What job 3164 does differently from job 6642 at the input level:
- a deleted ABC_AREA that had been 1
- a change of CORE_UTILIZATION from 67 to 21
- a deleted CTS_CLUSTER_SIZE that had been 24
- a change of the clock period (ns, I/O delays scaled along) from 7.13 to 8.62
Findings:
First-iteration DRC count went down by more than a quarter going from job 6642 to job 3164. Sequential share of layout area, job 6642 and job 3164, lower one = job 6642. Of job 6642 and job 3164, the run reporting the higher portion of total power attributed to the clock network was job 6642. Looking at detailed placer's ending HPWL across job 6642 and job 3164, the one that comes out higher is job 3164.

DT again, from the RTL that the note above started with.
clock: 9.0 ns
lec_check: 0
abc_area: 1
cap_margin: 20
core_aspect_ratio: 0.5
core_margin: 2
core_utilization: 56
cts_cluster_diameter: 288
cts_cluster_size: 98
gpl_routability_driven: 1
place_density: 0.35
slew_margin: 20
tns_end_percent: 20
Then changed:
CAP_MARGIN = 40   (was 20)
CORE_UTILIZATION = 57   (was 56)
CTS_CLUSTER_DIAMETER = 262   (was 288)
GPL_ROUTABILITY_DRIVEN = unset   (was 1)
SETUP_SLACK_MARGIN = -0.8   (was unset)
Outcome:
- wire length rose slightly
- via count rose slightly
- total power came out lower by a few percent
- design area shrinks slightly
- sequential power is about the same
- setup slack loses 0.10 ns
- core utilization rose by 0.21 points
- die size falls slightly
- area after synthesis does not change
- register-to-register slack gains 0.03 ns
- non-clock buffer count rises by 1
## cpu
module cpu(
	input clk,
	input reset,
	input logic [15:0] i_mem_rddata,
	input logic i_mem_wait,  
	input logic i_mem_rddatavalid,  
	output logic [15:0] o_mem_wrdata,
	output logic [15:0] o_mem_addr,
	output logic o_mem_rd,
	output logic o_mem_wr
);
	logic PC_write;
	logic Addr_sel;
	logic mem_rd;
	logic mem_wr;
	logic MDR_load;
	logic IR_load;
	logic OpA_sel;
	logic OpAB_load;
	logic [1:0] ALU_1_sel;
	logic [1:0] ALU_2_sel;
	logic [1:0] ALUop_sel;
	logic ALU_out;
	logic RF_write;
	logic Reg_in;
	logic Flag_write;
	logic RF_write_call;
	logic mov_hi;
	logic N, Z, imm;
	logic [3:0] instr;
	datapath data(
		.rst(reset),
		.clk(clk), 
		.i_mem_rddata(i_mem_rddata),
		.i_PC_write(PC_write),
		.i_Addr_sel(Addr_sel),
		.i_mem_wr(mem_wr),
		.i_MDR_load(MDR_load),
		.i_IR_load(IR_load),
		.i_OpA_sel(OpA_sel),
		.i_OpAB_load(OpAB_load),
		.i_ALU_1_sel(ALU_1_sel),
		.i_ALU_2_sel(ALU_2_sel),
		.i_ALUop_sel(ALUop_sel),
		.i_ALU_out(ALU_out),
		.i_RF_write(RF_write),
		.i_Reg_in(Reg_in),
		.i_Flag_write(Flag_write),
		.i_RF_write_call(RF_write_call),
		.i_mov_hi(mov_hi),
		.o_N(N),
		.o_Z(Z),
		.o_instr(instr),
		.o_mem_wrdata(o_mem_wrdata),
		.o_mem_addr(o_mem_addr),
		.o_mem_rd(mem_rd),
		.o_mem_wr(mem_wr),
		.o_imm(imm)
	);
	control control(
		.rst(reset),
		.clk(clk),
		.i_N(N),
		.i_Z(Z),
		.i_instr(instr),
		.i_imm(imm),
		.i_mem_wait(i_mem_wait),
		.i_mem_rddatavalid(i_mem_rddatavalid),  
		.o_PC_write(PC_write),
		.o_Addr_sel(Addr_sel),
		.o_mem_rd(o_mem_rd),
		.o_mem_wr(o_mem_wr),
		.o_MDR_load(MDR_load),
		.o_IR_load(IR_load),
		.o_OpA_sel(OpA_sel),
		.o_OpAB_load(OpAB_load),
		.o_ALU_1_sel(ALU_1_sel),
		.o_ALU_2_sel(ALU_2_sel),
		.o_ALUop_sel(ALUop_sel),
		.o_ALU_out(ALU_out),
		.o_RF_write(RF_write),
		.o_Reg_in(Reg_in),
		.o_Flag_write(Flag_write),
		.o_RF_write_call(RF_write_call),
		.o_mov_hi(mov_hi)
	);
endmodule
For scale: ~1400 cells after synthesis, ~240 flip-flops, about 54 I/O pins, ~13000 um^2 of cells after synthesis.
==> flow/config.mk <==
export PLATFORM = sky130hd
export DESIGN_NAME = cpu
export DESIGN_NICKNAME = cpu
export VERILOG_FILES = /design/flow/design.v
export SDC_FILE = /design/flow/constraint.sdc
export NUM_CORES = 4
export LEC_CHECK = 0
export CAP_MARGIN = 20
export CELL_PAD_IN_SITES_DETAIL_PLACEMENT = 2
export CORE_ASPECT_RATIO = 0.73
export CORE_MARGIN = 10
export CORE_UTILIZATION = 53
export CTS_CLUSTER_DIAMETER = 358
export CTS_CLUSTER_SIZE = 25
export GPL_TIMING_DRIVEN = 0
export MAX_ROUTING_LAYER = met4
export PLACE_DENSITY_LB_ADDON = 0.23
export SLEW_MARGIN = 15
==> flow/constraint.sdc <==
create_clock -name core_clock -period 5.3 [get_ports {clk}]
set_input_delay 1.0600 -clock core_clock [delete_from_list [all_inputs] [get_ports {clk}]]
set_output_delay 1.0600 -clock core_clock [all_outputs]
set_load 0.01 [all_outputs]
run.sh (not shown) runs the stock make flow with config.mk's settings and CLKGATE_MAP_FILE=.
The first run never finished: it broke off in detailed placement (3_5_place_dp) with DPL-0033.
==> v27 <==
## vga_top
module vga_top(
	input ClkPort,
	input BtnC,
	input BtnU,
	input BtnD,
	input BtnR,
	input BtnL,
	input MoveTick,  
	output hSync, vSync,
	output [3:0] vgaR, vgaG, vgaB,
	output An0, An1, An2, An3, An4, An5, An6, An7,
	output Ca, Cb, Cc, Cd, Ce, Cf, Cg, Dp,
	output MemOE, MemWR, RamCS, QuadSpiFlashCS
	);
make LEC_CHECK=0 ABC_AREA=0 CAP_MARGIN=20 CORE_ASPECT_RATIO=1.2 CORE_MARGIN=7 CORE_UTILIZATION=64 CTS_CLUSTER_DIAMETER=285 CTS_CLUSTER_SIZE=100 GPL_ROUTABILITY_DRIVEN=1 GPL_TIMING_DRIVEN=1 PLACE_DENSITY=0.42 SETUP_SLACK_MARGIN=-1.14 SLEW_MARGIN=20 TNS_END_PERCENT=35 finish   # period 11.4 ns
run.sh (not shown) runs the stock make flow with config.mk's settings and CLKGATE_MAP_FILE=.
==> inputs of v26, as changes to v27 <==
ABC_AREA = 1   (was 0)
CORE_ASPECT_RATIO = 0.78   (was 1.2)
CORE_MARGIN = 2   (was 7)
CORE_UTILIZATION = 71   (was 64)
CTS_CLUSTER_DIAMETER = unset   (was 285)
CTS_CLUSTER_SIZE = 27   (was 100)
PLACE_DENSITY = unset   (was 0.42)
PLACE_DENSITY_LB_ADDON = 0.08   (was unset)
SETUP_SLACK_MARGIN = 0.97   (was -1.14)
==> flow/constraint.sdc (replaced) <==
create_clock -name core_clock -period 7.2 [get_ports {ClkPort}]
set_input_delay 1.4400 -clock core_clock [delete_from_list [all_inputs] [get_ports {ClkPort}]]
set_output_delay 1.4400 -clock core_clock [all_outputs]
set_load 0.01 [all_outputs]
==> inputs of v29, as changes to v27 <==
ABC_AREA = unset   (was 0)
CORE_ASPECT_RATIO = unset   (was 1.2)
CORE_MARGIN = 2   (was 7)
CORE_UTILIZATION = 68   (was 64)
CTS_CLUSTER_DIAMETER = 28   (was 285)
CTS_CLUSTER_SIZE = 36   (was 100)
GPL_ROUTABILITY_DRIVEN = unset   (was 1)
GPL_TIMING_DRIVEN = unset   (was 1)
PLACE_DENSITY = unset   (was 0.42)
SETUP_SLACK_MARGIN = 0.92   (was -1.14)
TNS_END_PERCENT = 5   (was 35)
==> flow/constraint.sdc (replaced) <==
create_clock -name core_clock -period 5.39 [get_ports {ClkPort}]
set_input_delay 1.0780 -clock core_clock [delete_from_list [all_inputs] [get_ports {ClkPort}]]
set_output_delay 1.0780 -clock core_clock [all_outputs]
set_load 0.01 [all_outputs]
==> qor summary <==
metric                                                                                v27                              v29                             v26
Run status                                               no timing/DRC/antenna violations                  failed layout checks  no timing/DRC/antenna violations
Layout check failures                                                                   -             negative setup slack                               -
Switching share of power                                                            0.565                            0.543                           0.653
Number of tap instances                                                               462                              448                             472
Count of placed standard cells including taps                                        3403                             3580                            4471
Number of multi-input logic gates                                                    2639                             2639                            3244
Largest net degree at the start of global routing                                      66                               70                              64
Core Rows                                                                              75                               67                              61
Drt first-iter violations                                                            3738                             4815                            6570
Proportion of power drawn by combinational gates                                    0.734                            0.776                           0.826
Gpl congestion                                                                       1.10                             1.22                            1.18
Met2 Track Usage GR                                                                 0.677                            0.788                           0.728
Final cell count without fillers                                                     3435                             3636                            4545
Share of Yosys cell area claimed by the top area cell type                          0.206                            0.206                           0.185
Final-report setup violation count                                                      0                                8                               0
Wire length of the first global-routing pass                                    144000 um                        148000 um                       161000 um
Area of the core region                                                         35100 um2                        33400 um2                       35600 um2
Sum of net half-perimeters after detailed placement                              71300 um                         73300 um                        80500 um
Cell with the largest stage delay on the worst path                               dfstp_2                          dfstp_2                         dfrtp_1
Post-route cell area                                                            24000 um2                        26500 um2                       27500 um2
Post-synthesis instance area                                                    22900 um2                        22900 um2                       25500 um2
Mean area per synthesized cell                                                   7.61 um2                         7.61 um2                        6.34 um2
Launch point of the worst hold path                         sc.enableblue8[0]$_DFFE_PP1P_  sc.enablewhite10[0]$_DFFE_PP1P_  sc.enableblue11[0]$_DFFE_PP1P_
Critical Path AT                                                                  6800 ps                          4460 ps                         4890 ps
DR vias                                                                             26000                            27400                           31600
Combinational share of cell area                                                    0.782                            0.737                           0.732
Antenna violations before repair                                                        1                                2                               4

----------

Exercise directions: Note how many lines of the listing above contain the string "rose", and give that number with nothing added.

Task output: 3